Carabanchel Bajo, por razón de comprender en su término el recinto militar de Campamento, fue escenario de cruentos combates en los días de la sublevación africanista y, desde entonces, también un lugar habitual de actuación de las milicias dedicadas a la depuración de la retaguardia. De entre las víctimas que encontraron la muerte en este municipio constan dos religiosos pasionistas de la comunidad de Daimiel, cuyos cadáveres fueron hallados el 24 de julio.
En Chinchón encontró la muerte el párroco de Valdaracete que había optado por refugiarse en casa de sus padres y también éstos por haberle dado cobijo. Los tres murieron fusilados el 27 de septiembre.
En Getafe encontraron la muerte cinco congregantes de las Compañías de Obreros de San José que, después de haber practicado el 18 de julio su turno habitual de Adoración Nocturna al monumento al Sagrado Corazón del Cerro de los Ángeles, se habían escondido en el vecino pueblo de Perales del Río. Descubiertos por su forma de comportarse en público, fueron detenidos por milicianos de la Marañosa y ejecutados al pie del monumento.

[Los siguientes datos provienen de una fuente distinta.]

File: config.mk
export PLATFORM = sky130hd
export DESIGN_NAME = rv_regfile
export DESIGN_NICKNAME = d
export VERILOG_FILES = /design/src/rv_isa_pkg.sv /design/src/rv_pipe_pkg.sv /design/src/rv_regfile.sv
export SDC_FILE = /design/constraint.sdc
export NUM_CORES = 2
export LEC_CHECK = 0
export BUFFER_PORTS_ARGS = -buffer_cell sky130_fd_sc_hd__buf_2
export CAP_MARGIN = 10
export CORE_MARGIN = 5
export CORE_UTILIZATION = 60
export DETAILED_ROUTE_END_ITERATION = 6
export PLACE_DENSITY = 0.81
export REMOVE_ABC_BUFFERS = 1
export SLEW_MARGIN = 15
export SYNTH_ARGS = -nofsm -noshare
export SYNTH_HDL_FRONTEND = slang
export SYNTH_SLANG_ARGS = --single-unit
File: constraint.sdc
create_clock -name clk -period 4.8 [get_ports clk]
set_clock_uncertainty 0.1 [all_clocks]
set_input_delay 0.72 -clock clk [delete_from_list [all_inputs] [get_ports clk]]
set_output_delay 0.72 -clock clk [all_outputs]
set_load 0.02 [all_outputs]
File: src/rv_isa_pkg.sv
package rv_isa_pkg;

    localparam int XLEN     = 64;
    localparam int ILEN     = 32;
    localparam int REG_AW   = 5;
    localparam int NUM_REGS = 2 ** REG_AW;

    typedef logic [XLEN-1:0]   xlen_t;
    typedef logic [ILEN-1:0]   inst_t;
    typedef logic [REG_AW-1:0] reg_addr_t;
    typedef logic [XLEN-1:0]   pc_t;

    localparam pc_t PC_RESET = 64'h0000_0000_8000_0000;

    localparam logic [6:0] OPC_OP_IMM    = 7'b0010011;
    localparam logic [6:0] OPC_OP        = 7'b0110011;
    localparam logic [6:0] OPC_OP_IMM_32 = 7'b0011011;
    localparam logic [6:0] OPC_OP_32     = 7'b0111011;
    localparam logic [6:0] OPC_LUI       = 7'b0110111;
    localparam logic [6:0] OPC_AUIPC     = 7'b0010111;
    localparam logic [6:0] OPC_SYSTEM    = 7'b1110011;

    localparam logic [6:0] F7_BASE = 7'b0000000;
    localparam logic [6:0] F7_ALT  = 7'b0100000;  // sub and sra

    localparam inst_t EBREAK_INST = 32'h0010_0073;

    typedef enum logic [3:0] {
        ALU_ADD,
        ALU_SUB,
        ALU_SLL,
        ALU_SLT,
        ALU_SLTU,
        ALU_XOR,
        ALU_SRL,
        ALU_SRA,
        ALU_OR,
        ALU_AND,
        ALU_PASS2   // lui
    } alu_op_e;

endpackage

File: src/rv_pipe_pkg.sv
package rv_pipe_pkg;
    import rv_isa_pkg::*;

    localparam int APB_AW   = 12;
    localparam int APB_DW   = 32;
    localparam int RETIRE_W = 16;

    typedef logic [APB_AW-1:0]   apb_addr_t;
    typedef logic [APB_DW-1:0]   apb_data_t;
    typedef logic [RETIRE_W-1:0] retire_cnt_t;

    localparam apb_addr_t ADDR_INSTR    = 12'h000;
    localparam apb_addr_t ADDR_STATUS   = 12'h004;
    localparam apb_addr_t ADDR_PC       = 12'h008;
    localparam apb_addr_t ADDR_REG_BASE = 12'h100;  // 8 bytes per register

    typedef struct packed {
        logic      psel;
        logic      penable;
        logic      pwrite;
        apb_addr_t paddr;
        apb_data_t pwdata;
    } apb_req_t;

    typedef struct packed {
        logic illegal;
        logic ebreak;
    } retire_t;

    typedef struct packed {
        pc_t       pc;
        alu_op_e   alu_op;
        xlen_t     src1;
        xlen_t     src2;
        reg_addr_t rd;
        logic      reg_wen;
        logic      word_op;   // sign-extend from bit 31
        logic      illegal;
        logic      ebreak;
        inst_t     inst;
    } id_ex_t;

    typedef struct packed {
        logic      valid;
        retire_t   status;
        reg_addr_t rd;
        logic      reg_wen;
        xlen_t     data;
    } wb_t;

    typedef enum logic [1:0] {
        IDLE,
        ACCESS,
        WAIT_DRAIN
    } ctrl_state_e;

endpackage

File: src/rv_regfile.sv
`timescale 1ns/1ps

module rv_regfile
    import rv_isa_pkg::*;
    import rv_pipe_pkg::*;
(
    input  logic      clk,
    input  logic      rst_n,
    input  reg_addr_t rs1_addr_i,
    input  reg_addr_t rs2_addr_i,
    output xlen_t     rs1_data_o,
    output xlen_t     rs2_data_o,
    input  wb_t       wb_i,
    input  reg_addr_t host_raddr_i,
    output xlen_t     host_rdata_o
);

    xlen_t regs_q [1:NUM_REGS-1];   // x0 not stored
    logic  wr_en;

    assign wr_en = wb_i.valid && wb_i.reg_wen && (wb_i.rd != '0);

    // write-through, a same-cycle write is seen on every read port
    function automatic xlen_t read_port(input reg_addr_t addr);
        xlen_t val;
        if (addr == '0) begin
            val = '0;
        end else if (wr_en && wb_i.rd == addr) begin
            val = wb_i.data;
        end else begin
            val = regs_q[addr];
        end
        return val;
    endfunction

    always_comb begin
        rs1_data_o   = read_port(rs1_addr_i);
        rs2_data_o   = read_port(rs2_addr_i);
        host_rdata_o = read_port(host_raddr_i);
    end

    always_ff @(posedge clk or negedge rst_n) begin
        if (!rst_n) begin
            for (int i = 1; i < NUM_REGS; i++) begin
                regs_q[i] <= '0;
            end
        end else if (wr_en) begin
            regs_q[wb_i.rd] <= wb_i.data;
        end
    end

endmodule

# After elaboration in Yosys (flattened, before gate mapping)
# Cells that the tools add are included.
dict set report word_totals {
  elab_cells 71
  out_inout_bits 192
  reg_bits 1984
}
dict set report op_classes {
  reduce_logical 10
  n_lt_le_gt_ge 5
  mux 18
  n_bitwise 4
  eq_ne 3
}
# op count
set op_table {}
lappend op_table {{1984-bit bitwise mux} 1}
lappend op_table {{64-bit binary-select mux with 5-bit select} 3}
lappend op_table {{64-bit 2-to-1 mux} 13}
lappend op_table {{64-bit demux with 5-bit select} 1}
lappend op_table {{6-bit greater-or-equal comparator (second input constant)} 4}
lappend op_table {{5-bit inverter with 6-bit output} 4}
lappend op_table {{5-bit == test} 3}
lappend op_table {{5-bit zero test} 3}
lappend op_table {{1-bit logical AND} 6}
lappend op_table {{6-bit by 1-bit less-than comparator with 1-bit output (second input constant)} 1}
lappend op_table {{5-bit nonzero test} 1}

# Depth between registers and ports, before layout
dict set report depth {
  word_depth 6
  ltp_mapped 11
  mapped_depth_nobuf 5
}

# Least setup slack after synthesis
# OpenSTA, ideal clock, no wires.
dict set report synth_timing {
  kind {input to output}
  startpoint {input port host_raddr_i[4]}
  endpoint {output port host_rdata_o[11]}
  stages 8
  t_required_ps 3980
  arrival_time_ps 2599
  slack_ps 1381
  n_path_buf 3
  cell_sequence {buf_2 nand2b_1 or2_2 clkbuf_1 clkbuf_1 o221a_2 a31o_2 o21ai_0}
}
dict set report synth_via {
  elab_chain_cells 6
  word_cells_on_any_way 9
}
# item line
set synth_lines {}
lappend synth_lines {{start, declared} rv_regfile.sv:14} ;# input reg_addr_t host_raddr_i,
lappend synth_lines {{5-bit inverter with 6-bit output (not written as such)} rv_regfile.sv:31} ;# val = regs_q[addr];
lappend synth_lines {{64-bit binary-select mux with 5-bit select} rv_regfile.sv:31}
lappend synth_lines {{64-bit 2-to-1 mux (not written as such) (2 in series)} rv_regfile.sv:31}
lappend synth_lines {{64-bit 2-to-1 mux} rv_regfile.sv:28} ;# end else if (wr_en && wb_i.rd == addr) begin
lappend synth_lines {{64-bit 2-to-1 mux *} rv_regfile.sv:26} ;# if (addr == '0) begin
lappend synth_lines {{end, declared} rv_regfile.sv:15} ;# output xlen_t host_rdata_o
# Mark *: on every way between the ends. The rest lies on a longest branch, timed or not. The select of a mux whose other input is x is not followed.

# Final worst setup path
dict set report layout_timing {
  startpoint {input port rs2_addr_i[0]}
  endpoint {output port rs2_data_o[1]}
}
dict set report layout_via {
  elab_chain_cells 6
  word_cells_on_any_way 9
}
# item line
set layout_lines {}
lappend layout_lines {{start, declared} rv_regfile.sv:10} ;# input reg_addr_t rs2_addr_i,
lappend layout_lines {{5-bit inverter with 6-bit output (not written as such)} rv_regfile.sv:31}
lappend layout_lines {{64-bit binary-select mux with 5-bit select} rv_regfile.sv:31}
lappend layout_lines {{64-bit 2-to-1 mux (not written as such) (2 in series)} rv_regfile.sv:31}
lappend layout_lines {{64-bit 2-to-1 mux} rv_regfile.sv:28}
lappend layout_lines {{64-bit 2-to-1 mux *} rv_regfile.sv:26}
lappend layout_lines {{end, declared} rv_regfile.sv:12} ;# output xlen_t rs2_data_o,
# Marked as above.

==> flow_summary.json <==
{
  "core_um2": 205000,
  "max_cap_violations": 0,
  "synth.cell_area_um2": 123000,
  "slew_headroom": 0.186,
  "wl_per_cell_um": 38.9,
  "postSynth.asyncResetShare": 1.00,
  "cp_max_fo": 17,
  "fmax_mhz": 222,
  "vias": 93400,
  "placed_cells": 11100,
  "synth_edf_count": 0,
  "track_usage": 0.409,
  "worst_r2r_endpoint": "regs_q[1893]$_DFFE_PN0P_",
  "cts-root-to-sink-buffers": 3,
  "htree_levels": 4,
  "switching_share": 0.296,
  "initial_utilization": 0.603,
  "yosysTopAreaCell": "dfrtp_1",
  "multi_input_comb_area_um2": 69400,
  "cts.root.buffer_cell": "clkbuf_16",
  "combinational_fraction_of_design_power": 0.219,
  "worst_slew_pin_slew_ns": 1.22,
  "nNetsFinal": 8684,
  "cts-resized-gates": 0,
  "timing.final.crit_share": 0.940,
  "top_level_ports": 282,
  "drive_above_1_share": 0.541,
  "detail_route.first_pass.iterations": 7,
  "failed_checks": "design-rule violations",
  "clk_pin_slew_ns": 0.06,
  "ys.flop_type": "dfrtp_1",
  "timing.final.hold_violations": 0,
  "drt-total-wl_um": 447000,
  "intPower_uw": 35000,
  "initialDrtViolationCount": 14200,
  "leakagePower_uw": 0.0594,
  "rr_startpoint": "regs_q[1893]$_DFFE_PN0P_",
  "layout.filler_cells": 13600,
  "placement_rows": 166,
  "count_of_unresolved_drc_violations_after_routing": 19,
  "port-buffer-count": 279,
  "ant_nets": 0,
  "cts_hold_buf": 1,
  "synth_warnings": 0,
  "unrepaired_setup_endpoints_after_global_routing": "false",
  "critical_path_arrival_ns": 3.69,
  "grt_max_degree": 140,
  "fp.dieArea_um2": 215000,
  "grt_pass1_vias": 95700,
  "finalWorstPathRequiredPeriod_ns": 4.51,
  "first_pass_grt_wire_length_um": 652000,
  "clk-insertion-delay-late_ns": 0.91,
  "cts.sink_count": 1984,
  "r2r_cells": 1,
  "final_cell_count_no_fill": 11500,
  "antenna_found_initial": 33,
  "pre_cts_slack_ns": 0.453,
  "power.sequential.fraction": 0.427,
  "vdd_drop_max_uv": 463,
  "crit_required_ns": 3.98,
  "tritoncts.num_buffers": 207,
  "final_critical_path_setup_slack_ns": 0.290,
  "yosysSeqAreaShare": 0.403,
  "setup.reg_to_reg.worst_slack_ns": 3.83,
  "main_area_contributors_after_synthesis": "dfrtp_1 (40%), mux2_2 (22%), mux4_2 (21%)",
  "critPathLaunch": "rs2_addr_i[0]",
  "die_y_um": 463,
  "post-cts-setup-buffers": 0,
  "power.net_switching_uw": 14700,
  "ys_seq_elements": 1984,
  "startpoint_type": "primary input",
  "syn_avg_cell_area_um2": 14.2,
  "critPathKind": "in2out",
  "timing.setup.tns_ns": 0,
  "drt-vias-per-instance": 8.14,
  "synth_cells": 8699,
  "setup_violations": 0,
  "min_path_type": "in2async",
  "post-dp-hpwl_um": 259000,
  "crit_path_end_kind": "primary output",
  "layout_top_registers": "regs_q: 1984 flops",
  "worst_setup_path_endpoint": "rs2_data_o[1]",
  "die_w_um": 463,
  "cts_tree": "yes",
  "synth.top_cell.area_share": 0.403,
  "largest_register_ff_count": 1984,
  "clkPwrFrac": 0.353,
  "area_delta_synth_final_pct": 10.9,
  "largest-register": "regs_q",
  "overflow": 0,
  "max_slew_vio_count": 0,
  "result_of_the_run": "complete, but fails checks",
  "ff_latch_area_um2": 49600,
  "power-per-cell-area_nw_per_um2": 364,
  "gp_routability_congestion": 0.919,
  "synth.distinct_cells": 62
}
-- area by class of cell --
class / count / area share
sequential: 1984 / 0.363
multi-input combinational: 5677 / 0.508
inverter: 9 / 0.000247
clock inverter: 102 / 0.0108
clock buffer: 281 / 0.0430
timing repair buffer: 715 / 0.0499
antenna: 28 / 0.000512
tap: 2688 / 0.0246
-- cells by family after synthesis --
family,count (synthesis),synth area share
multiplexers,3956,0.463
flip-flops,1984,0.403
AO/OA/AOI/OAI,1165,0.0748
buffers and inverters,1038,0.0375
AND/OR/NAND/NOR,541,0.0210
XOR/XNOR,15,0.00107
-- power groups by stage --
| stage | Combinational [µW] | Clock (µW) | Sequential, µW |
|---|---|---|---|
| 6_report | 10900 | 17600 | 21300 |
| 5_1_grt | 11400 | 18300 | 21500 |
| 4_1_cts | 10700 | 17600 | 21100 |
| 3_5_place_dp | 10700 | 0 | 21400 |
| 3_3_place_gp | 10400 | 0 | 21000 |
| 2_1_floorplan | 6990 | 0 | 20600 |
-- worst min-delay path by stage --
stage | startpoint | to | slack, ns | depth (start not counted)
final | rst_n | regs_q[1615]$_DFFE_PN0P_ | 0.35 | 2
after global routing | wb_i[0] | regs_q[1472]$_DFFE_PN0P_ | 0.38 | 2
after global placement | regs_q[245]$_DFFE_PN0P_ | regs_q[245]$_DFFE_PN0P_ | 0.40 | 1
after floorplan | rst_n | regs_q[0]$_DFFE_PN0P_ | 0.32 | 0
after CTS | rst_n | regs_q[387]$_DFFE_PN0P_ | 0.34 | 2
after detailed placement | regs_q[221]$_DFFE_PN0P_ | regs_q[221]$_DFFE_PN0P_ | 0.42 | 1
-- routing by layer --
metal | vias up | routed length, µm | track usage
met5 | - | 77 | 0
met4 | 14 | 42400 | 0.312
li1 | 34600 | - | -
met1 | 47500 | 146000 | 0.501
met2 | 8656 | 192000 | 0.587
met3 | 2622 | 66300 | 0.157
-- critical path: stages --
cell,delay (ns)
buf_8,0.27
buf_4,0.32
mux4_2,0.52
a22o_1,0.25
a221o_1,0.30
nor3_1,0.63
a21oi_1,0.35
buf_2,0.25
-- synthesized netlist by cell type (86+ instances only) --
cell type	number
mux4_2	1153
mux2_2	2380
dfrtp_1	1984
a221oi_1	192
mux2i_1	362
nand2_1	181
o22ai_1	110
clkbuf_1	521
a221o_1	86
a22oi_1	92
nor2_1	104
buf_2	393
-- stage by stage --
step	power [µW]	cell area (µm²)	hold slack [ns]	utilization
finish	49800	137000	0.345	0.668
floorplan	27600	119000	0.324	-
global placement	31400	129000	0.399	0.632
CTS	49400	137000	0.340	0.668
global route	51200	137000	0.377	0.668
detailed placement	32000	129000	0.421	0.632
-- layout by cell type, fill, tap and decap left out, types with 78 or more instances in the layout --
cell type / n
o22ai_1: 110
mux2i_1: 362
clkbuf_16: 209
a22oi_1: 92
a221oi_1: 192
mux4_2: 1153
a22o_1: 78
buf_12: 163
a21oi_1: 78
nor2_1: 81
o21ai_0: 79
mux2_2: 2380
buf_4: 273
buf_2: 267
a221o_1: 86
o22a_1: 79
nand2_1: 170
dfrtp_1: 1984
Power figures use the tool's default switching activity.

La comunidad Agustina de San Lorenzo del Escorial se mantuvo en el recinto del monasterio hasta que el 5 de agosto de 1936, avisadas las autoridades locales de que se preveía la llegada de una importante patrulla de la FAI, decidieron que sus componentes fueran trasladados en autobuses escoltados a la Dirección General de Seguridad de Madrid. Una vez más, el recurso a una hipotética salvaguarda de las vidas se convirtió, únicamente, en una simple dilatación del día de la muerte. En este caso, los religiosos fueron trasladados a la cárcel de San Antón donde la mayoría acabó formando parte de las «sacas» de presos fusilados en Paracuellos.
No es objetivo de este libro describir todos y cada uno de los episodios de violencia criminal ejercida contra la comunidad religiosa. Así pues, para concluir el sumario escogido de los casos que se produjeron en los alrededores de Madrid, citaré el del párroco de Bustarviejo, Federico Elvira. Este sacerdote de sesenta y tres años, siguiendo los consejos de sus feligreses, se trasladó a la capital para eludir a los milicianos. Lamentablemente, fue descubierto. La singularidad del caso estriba en el periplo que precedió a su muerte. A ruegos del sacerdote, la patrulla encargada de ejecutarlo lo trasladó el 30 de septiembre hasta Bustarviejo donde, después de permitirle un rezo ante el altar de la iglesia y de alejarlo del núcleo de la población, lo mataron.